• [What you should do]:
Take the entries below and print only the lines from the one with "not counted) |" through the one with "17 | 85.1 |", exactly as they stand, both ends included.

• [Supplied information]:
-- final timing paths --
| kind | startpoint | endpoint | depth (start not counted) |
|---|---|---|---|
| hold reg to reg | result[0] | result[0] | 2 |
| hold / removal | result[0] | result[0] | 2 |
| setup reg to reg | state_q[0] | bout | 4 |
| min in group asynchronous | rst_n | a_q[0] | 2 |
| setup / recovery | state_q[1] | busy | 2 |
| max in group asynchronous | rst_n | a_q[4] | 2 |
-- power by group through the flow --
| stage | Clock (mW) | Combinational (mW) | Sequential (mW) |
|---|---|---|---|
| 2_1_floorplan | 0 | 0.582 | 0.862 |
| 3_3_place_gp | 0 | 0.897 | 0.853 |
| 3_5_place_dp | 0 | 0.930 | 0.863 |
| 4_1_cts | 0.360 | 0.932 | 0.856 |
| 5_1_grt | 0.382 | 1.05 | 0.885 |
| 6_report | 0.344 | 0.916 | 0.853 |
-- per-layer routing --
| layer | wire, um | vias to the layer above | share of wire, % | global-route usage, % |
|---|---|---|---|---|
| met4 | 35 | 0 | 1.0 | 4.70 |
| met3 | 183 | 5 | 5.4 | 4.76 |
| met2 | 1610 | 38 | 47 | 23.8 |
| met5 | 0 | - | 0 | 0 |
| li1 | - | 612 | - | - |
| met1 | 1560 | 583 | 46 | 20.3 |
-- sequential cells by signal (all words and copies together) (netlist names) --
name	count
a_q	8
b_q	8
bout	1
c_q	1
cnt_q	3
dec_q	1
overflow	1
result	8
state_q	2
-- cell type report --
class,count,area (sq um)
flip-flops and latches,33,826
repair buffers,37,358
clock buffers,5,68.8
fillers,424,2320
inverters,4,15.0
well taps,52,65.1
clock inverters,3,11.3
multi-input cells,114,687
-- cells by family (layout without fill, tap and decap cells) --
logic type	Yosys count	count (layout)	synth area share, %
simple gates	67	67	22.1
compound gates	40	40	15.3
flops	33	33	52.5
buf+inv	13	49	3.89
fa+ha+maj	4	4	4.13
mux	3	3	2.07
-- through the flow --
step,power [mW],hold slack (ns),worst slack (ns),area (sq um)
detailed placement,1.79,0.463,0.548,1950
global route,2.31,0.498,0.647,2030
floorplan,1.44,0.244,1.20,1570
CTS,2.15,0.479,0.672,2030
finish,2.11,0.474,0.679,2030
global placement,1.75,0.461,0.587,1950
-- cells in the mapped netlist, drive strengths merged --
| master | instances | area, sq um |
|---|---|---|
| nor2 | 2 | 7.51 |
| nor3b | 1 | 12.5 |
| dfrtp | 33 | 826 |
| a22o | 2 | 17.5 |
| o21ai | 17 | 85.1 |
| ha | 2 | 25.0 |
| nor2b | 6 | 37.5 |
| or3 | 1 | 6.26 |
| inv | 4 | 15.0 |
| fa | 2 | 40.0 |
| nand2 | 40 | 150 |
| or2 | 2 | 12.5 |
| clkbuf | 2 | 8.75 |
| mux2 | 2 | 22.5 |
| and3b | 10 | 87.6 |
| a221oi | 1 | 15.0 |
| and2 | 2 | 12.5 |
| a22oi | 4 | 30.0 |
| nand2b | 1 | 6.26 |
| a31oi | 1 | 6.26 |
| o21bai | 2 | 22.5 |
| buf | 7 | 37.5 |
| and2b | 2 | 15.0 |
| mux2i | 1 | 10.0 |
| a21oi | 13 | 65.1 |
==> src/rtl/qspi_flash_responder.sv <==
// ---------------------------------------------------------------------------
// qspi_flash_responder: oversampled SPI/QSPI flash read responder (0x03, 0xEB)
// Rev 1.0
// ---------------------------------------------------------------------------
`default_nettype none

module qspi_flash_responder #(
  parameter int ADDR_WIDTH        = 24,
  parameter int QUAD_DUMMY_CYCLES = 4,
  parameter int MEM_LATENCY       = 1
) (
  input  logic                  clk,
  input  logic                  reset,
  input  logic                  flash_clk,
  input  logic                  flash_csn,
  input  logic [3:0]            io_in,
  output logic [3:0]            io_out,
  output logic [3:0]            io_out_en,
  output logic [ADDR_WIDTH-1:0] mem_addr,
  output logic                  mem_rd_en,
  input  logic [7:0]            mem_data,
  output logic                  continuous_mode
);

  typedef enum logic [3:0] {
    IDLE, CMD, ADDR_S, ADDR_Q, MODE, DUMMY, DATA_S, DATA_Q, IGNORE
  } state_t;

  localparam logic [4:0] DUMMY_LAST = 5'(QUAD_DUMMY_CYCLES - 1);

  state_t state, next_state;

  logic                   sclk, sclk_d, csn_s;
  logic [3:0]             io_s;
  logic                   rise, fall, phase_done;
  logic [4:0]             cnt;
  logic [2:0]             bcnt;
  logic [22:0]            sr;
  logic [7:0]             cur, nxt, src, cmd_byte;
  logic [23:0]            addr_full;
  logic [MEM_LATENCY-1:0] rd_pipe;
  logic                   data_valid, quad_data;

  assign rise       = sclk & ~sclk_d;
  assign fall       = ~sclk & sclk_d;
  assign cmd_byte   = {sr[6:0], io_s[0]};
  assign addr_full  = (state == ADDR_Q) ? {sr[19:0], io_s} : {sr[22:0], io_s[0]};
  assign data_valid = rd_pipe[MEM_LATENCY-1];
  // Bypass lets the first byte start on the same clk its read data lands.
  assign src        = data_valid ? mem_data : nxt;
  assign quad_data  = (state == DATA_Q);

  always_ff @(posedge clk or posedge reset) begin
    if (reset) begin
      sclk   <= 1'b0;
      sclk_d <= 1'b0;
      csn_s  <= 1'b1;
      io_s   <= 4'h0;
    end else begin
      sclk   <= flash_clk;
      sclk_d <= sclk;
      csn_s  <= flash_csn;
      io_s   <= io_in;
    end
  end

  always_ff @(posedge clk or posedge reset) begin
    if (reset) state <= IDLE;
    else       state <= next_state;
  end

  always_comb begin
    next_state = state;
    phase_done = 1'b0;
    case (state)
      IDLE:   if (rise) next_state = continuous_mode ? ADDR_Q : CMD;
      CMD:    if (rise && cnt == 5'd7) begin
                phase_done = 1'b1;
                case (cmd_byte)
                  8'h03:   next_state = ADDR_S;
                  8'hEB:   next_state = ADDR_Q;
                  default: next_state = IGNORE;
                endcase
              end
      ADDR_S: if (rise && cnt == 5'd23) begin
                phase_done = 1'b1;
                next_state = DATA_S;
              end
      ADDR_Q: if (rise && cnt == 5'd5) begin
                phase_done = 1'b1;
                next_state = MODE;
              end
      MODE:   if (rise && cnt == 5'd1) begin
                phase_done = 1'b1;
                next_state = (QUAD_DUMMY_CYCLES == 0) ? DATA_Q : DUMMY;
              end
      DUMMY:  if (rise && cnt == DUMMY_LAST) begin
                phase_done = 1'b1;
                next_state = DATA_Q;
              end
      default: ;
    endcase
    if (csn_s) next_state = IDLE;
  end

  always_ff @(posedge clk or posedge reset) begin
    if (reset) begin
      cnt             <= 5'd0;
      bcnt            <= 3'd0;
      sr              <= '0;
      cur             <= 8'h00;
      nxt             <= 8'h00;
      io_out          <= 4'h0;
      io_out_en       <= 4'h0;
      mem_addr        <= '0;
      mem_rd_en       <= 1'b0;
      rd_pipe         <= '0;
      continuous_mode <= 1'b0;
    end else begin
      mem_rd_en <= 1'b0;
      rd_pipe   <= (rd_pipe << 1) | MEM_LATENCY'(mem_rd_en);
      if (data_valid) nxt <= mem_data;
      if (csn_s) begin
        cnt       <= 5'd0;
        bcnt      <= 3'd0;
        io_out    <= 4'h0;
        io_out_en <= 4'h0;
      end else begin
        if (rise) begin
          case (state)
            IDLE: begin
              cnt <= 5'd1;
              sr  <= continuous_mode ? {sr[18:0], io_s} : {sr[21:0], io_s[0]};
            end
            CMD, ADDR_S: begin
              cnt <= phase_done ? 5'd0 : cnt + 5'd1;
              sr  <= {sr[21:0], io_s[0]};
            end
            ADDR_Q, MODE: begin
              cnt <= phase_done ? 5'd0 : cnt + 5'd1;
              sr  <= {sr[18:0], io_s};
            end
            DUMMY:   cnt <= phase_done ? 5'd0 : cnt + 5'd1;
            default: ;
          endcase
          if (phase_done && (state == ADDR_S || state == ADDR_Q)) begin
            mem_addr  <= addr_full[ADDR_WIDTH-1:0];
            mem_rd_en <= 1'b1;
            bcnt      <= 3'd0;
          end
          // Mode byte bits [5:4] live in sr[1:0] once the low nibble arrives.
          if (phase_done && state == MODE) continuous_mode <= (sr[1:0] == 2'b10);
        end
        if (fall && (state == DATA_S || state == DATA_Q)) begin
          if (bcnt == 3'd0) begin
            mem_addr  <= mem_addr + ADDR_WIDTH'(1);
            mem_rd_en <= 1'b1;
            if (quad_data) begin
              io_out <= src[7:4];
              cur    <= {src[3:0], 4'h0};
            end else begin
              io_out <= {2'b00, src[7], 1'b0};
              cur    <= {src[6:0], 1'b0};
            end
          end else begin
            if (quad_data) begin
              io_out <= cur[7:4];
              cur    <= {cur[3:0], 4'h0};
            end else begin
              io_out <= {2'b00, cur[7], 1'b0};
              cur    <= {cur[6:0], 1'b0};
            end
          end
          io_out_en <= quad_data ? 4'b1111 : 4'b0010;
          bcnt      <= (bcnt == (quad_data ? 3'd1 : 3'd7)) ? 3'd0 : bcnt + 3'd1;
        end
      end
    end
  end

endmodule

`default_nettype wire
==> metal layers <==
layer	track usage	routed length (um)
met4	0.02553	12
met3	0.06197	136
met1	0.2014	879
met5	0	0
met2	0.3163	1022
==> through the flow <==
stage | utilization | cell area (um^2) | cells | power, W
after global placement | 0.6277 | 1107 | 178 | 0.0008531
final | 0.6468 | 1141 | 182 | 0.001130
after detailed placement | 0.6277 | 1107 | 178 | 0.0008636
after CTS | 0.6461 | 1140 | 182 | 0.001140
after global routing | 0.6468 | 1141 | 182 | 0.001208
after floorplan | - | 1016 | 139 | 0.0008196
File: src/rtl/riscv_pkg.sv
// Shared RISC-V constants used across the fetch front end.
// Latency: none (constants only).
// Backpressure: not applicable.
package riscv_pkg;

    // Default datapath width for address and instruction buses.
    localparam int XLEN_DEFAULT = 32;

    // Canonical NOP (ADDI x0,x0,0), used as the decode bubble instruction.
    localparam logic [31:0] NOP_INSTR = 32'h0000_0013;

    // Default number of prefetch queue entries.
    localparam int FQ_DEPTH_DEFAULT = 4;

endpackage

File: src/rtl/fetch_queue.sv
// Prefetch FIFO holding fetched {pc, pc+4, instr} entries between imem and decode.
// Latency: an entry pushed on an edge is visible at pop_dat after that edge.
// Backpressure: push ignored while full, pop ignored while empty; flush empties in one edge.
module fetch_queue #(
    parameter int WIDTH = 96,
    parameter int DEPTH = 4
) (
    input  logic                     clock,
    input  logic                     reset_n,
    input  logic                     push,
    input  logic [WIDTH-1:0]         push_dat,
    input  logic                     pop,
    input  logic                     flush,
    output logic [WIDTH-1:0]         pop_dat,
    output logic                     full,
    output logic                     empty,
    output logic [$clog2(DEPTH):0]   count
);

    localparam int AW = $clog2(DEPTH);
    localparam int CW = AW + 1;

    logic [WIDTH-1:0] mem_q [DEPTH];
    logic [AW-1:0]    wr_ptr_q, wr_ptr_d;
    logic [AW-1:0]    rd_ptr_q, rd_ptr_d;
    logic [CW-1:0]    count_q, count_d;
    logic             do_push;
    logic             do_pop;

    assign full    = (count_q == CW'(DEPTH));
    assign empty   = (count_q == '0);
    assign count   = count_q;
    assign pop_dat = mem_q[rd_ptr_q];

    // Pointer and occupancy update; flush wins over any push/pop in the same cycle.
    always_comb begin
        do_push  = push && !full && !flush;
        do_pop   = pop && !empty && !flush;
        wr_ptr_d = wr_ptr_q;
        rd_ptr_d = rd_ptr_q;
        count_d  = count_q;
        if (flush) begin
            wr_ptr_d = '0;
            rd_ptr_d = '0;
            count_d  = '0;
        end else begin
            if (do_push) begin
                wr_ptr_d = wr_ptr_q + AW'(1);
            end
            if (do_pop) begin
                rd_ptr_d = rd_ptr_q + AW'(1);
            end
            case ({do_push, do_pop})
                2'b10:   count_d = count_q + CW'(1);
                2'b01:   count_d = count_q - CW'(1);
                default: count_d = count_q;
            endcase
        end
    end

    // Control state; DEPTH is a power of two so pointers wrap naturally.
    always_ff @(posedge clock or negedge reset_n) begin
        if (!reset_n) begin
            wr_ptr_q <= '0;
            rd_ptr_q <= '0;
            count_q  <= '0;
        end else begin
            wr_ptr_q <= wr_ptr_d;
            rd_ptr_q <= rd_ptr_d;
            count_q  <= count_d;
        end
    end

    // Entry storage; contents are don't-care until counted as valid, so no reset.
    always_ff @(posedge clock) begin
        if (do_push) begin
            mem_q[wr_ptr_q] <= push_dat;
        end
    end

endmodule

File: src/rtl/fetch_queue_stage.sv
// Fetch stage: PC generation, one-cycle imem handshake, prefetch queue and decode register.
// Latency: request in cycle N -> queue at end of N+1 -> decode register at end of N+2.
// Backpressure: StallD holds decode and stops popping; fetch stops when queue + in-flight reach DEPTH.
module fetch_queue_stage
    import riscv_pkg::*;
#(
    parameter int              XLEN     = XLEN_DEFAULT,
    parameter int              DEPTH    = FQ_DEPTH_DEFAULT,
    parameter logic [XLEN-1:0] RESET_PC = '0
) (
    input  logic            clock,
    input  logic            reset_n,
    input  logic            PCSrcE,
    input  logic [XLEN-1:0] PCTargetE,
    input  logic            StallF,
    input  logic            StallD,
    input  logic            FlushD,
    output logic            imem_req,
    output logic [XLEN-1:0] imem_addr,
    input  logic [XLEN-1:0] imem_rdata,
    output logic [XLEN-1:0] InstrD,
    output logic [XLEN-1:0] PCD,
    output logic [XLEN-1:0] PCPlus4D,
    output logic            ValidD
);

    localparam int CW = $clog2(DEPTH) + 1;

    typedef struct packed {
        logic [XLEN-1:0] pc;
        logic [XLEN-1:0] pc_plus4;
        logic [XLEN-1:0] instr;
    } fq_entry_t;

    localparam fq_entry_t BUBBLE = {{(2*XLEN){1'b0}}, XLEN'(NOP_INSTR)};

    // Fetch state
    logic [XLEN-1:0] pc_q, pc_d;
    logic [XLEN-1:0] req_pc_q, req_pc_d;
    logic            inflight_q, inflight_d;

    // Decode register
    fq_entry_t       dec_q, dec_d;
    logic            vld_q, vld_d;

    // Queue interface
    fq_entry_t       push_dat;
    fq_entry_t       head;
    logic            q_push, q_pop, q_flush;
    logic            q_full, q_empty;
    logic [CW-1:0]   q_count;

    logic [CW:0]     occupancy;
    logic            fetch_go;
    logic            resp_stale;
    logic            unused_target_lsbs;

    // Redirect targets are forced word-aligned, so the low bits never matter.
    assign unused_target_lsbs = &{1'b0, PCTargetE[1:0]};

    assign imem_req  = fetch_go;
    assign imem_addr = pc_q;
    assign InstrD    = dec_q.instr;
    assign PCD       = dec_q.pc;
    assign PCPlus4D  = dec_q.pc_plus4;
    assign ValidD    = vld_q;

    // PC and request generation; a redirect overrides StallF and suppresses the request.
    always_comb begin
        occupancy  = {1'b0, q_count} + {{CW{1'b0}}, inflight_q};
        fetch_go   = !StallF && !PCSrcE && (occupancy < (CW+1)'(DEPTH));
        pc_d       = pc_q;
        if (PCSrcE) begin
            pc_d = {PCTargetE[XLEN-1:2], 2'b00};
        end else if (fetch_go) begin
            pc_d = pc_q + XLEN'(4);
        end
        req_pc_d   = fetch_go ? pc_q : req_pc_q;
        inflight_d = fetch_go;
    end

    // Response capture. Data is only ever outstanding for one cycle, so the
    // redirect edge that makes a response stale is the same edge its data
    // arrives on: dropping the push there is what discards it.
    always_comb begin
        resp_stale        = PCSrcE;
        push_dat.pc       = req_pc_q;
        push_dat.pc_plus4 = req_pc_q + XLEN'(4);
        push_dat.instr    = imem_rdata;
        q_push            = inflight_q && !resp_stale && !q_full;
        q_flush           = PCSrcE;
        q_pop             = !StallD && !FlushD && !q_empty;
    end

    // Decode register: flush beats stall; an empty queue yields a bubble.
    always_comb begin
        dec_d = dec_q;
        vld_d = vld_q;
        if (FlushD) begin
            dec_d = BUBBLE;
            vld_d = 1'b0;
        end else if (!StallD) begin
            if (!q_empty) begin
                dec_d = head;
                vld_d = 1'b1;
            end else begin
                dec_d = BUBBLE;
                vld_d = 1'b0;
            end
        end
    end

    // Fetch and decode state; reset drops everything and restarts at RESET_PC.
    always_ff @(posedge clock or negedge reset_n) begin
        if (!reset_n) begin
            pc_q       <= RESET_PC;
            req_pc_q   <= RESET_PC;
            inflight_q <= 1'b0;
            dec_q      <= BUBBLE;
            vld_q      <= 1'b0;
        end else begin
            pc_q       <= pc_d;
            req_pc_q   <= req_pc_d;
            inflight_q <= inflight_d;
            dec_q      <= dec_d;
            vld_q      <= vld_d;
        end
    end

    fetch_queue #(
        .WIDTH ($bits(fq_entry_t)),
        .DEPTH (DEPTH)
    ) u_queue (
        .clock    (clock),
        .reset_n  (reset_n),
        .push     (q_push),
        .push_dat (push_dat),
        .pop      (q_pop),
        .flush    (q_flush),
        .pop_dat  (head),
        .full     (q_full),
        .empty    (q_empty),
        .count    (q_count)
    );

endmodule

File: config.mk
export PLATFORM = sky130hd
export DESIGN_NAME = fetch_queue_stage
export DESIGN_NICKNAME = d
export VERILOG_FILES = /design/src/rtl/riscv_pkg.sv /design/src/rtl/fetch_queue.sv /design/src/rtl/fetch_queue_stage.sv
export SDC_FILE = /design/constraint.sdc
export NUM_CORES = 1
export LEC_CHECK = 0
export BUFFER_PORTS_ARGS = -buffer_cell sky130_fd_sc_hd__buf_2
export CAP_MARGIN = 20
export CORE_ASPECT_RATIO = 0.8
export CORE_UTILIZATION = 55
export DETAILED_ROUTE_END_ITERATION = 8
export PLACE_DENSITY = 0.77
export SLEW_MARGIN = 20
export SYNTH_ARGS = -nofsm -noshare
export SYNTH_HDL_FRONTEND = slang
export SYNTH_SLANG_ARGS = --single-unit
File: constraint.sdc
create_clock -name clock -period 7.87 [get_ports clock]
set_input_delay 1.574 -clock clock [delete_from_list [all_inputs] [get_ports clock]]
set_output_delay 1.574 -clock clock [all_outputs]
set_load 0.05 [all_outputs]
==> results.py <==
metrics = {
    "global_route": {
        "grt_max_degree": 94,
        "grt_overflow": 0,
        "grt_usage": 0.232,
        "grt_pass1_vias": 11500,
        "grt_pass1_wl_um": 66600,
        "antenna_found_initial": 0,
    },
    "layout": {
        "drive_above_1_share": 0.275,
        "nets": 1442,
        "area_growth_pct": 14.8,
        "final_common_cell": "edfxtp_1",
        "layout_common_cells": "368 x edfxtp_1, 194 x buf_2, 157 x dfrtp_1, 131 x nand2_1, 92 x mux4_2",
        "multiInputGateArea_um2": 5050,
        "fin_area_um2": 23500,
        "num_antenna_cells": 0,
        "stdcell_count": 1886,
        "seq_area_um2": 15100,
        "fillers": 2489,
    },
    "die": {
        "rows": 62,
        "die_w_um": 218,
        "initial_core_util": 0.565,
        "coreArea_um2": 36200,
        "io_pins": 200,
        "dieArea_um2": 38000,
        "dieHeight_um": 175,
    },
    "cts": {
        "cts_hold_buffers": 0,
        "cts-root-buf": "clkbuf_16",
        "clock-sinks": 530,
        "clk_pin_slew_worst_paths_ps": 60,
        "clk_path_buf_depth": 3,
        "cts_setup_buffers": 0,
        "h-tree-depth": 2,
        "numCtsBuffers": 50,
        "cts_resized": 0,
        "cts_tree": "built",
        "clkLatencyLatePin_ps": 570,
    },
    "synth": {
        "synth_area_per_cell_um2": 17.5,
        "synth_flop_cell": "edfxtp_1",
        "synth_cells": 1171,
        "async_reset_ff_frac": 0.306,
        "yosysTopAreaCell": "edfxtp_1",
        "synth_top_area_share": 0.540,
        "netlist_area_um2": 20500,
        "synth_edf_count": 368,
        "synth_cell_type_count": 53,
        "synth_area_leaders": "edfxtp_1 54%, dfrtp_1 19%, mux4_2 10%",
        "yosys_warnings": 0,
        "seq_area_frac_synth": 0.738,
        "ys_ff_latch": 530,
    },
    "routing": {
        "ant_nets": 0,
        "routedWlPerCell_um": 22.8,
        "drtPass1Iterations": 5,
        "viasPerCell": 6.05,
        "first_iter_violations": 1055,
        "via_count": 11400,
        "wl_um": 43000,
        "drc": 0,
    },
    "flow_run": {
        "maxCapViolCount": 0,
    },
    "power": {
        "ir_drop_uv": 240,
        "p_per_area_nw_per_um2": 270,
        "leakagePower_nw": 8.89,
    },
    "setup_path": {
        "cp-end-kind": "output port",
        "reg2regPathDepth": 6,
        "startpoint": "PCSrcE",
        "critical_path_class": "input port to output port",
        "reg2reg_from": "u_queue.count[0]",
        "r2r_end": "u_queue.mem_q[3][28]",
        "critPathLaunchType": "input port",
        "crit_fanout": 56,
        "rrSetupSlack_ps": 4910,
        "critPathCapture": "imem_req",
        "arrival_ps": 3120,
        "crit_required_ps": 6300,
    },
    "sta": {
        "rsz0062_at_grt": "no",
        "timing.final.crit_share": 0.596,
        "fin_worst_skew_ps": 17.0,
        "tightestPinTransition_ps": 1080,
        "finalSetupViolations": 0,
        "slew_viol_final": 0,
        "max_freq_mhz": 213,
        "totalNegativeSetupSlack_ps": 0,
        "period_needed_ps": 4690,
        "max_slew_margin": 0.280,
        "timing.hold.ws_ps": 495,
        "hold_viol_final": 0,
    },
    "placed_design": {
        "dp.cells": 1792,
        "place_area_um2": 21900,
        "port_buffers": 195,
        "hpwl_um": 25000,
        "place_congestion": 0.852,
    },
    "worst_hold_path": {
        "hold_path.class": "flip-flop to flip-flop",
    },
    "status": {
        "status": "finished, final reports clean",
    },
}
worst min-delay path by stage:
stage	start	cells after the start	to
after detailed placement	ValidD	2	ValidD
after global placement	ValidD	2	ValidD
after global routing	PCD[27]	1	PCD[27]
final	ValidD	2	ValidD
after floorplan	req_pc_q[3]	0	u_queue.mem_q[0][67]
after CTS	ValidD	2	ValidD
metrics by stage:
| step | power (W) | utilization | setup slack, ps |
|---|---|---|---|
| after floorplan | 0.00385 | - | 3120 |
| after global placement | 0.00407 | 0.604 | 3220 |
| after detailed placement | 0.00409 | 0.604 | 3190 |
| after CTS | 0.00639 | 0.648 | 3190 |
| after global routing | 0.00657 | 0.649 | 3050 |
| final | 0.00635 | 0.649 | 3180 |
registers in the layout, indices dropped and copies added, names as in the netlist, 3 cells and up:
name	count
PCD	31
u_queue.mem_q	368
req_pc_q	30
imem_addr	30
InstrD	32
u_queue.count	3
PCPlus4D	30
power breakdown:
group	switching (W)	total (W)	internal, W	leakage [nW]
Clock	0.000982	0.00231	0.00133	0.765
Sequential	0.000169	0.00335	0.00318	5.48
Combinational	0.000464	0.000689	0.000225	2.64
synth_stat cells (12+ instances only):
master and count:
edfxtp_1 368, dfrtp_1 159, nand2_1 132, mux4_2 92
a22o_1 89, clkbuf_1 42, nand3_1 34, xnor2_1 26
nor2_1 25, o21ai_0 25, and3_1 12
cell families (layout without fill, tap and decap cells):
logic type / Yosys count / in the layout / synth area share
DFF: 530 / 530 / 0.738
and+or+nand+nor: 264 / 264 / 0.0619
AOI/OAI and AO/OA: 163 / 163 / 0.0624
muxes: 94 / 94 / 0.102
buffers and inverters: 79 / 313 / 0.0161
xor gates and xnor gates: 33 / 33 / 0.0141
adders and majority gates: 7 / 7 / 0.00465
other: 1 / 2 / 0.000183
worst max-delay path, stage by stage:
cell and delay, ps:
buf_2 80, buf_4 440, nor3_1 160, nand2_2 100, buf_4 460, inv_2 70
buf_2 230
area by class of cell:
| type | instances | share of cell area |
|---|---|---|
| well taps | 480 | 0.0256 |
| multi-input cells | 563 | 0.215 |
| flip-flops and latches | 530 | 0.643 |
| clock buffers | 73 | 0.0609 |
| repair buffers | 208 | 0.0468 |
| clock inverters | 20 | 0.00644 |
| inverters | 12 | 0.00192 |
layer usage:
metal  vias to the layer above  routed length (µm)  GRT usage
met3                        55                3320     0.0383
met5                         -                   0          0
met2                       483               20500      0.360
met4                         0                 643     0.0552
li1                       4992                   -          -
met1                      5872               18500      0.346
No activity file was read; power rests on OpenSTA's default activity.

• [Task output]:
| kind | startpoint | endpoint | depth (start not counted) |
|---|---|---|---|
| hold reg to reg | result[0] | result[0] | 2 |
| hold / removal | result[0] | result[0] | 2 |
| setup reg to reg | state_q[0] | bout | 4 |
| min in group asynchronous | rst_n | a_q[0] | 2 |
| setup / recovery | state_q[1] | busy | 2 |
| max in group asynchronous | rst_n | a_q[4] | 2 |
-- power by group through the flow --
| stage | Clock (mW) | Combinational (mW) | Sequential (mW) |
|---|---|---|---|
| 2_1_floorplan | 0 | 0.582 | 0.862 |
| 3_3_place_gp | 0 | 0.897 | 0.853 |
| 3_5_place_dp | 0 | 0.930 | 0.863 |
| 4_1_cts | 0.360 | 0.932 | 0.856 |
| 5_1_grt | 0.382 | 1.05 | 0.885 |
| 6_report | 0.344 | 0.916 | 0.853 |
-- per-layer routing --
| layer | wire, um | vias to the layer above | share of wire, % | global-route usage, % |
|---|---|---|---|---|
| met4 | 35 | 0 | 1.0 | 4.70 |
| met3 | 183 | 5 | 5.4 | 4.76 |
| met2 | 1610 | 38 | 47 | 23.8 |
| met5 | 0 | - | 0 | 0 |
| li1 | - | 612 | - | - |
| met1 | 1560 | 583 | 46 | 20.3 |
-- sequential cells by signal (all words and copies together) (netlist names) --
name	count
a_q	8
b_q	8
bout	1
c_q	1
cnt_q	3
dec_q	1
overflow	1
result	8
state_q	2
-- cell type report --
class,count,area (sq um)
flip-flops and latches,33,826
repair buffers,37,358
clock buffers,5,68.8
fillers,424,2320
inverters,4,15.0
well taps,52,65.1
clock inverters,3,11.3
multi-input cells,114,687
-- cells by family (layout without fill, tap and decap cells) --
logic type	Yosys count	count (layout)	synth area share, %
simple gates	67	67	22.1
compound gates	40	40	15.3
flops	33	33	52.5
buf+inv	13	49	3.89
fa+ha+maj	4	4	4.13
mux	3	3	2.07
-- through the flow --
step,power [mW],hold slack (ns),worst slack (ns),area (sq um)
detailed placement,1.79,0.463,0.548,1950
global route,2.31,0.498,0.647,2030
floorplan,1.44,0.244,1.20,1570
CTS,2.15,0.479,0.672,2030
finish,2.11,0.474,0.679,2030
global placement,1.75,0.461,0.587,1950
-- cells in the mapped netlist, drive strengths merged --
| master | instances | area, sq um |
|---|---|---|
| nor2 | 2 | 7.51 |
| nor3b | 1 | 12.5 |
| dfrtp | 33 | 826 |
| a22o | 2 | 17.5 |
| o21ai | 17 | 85.1 |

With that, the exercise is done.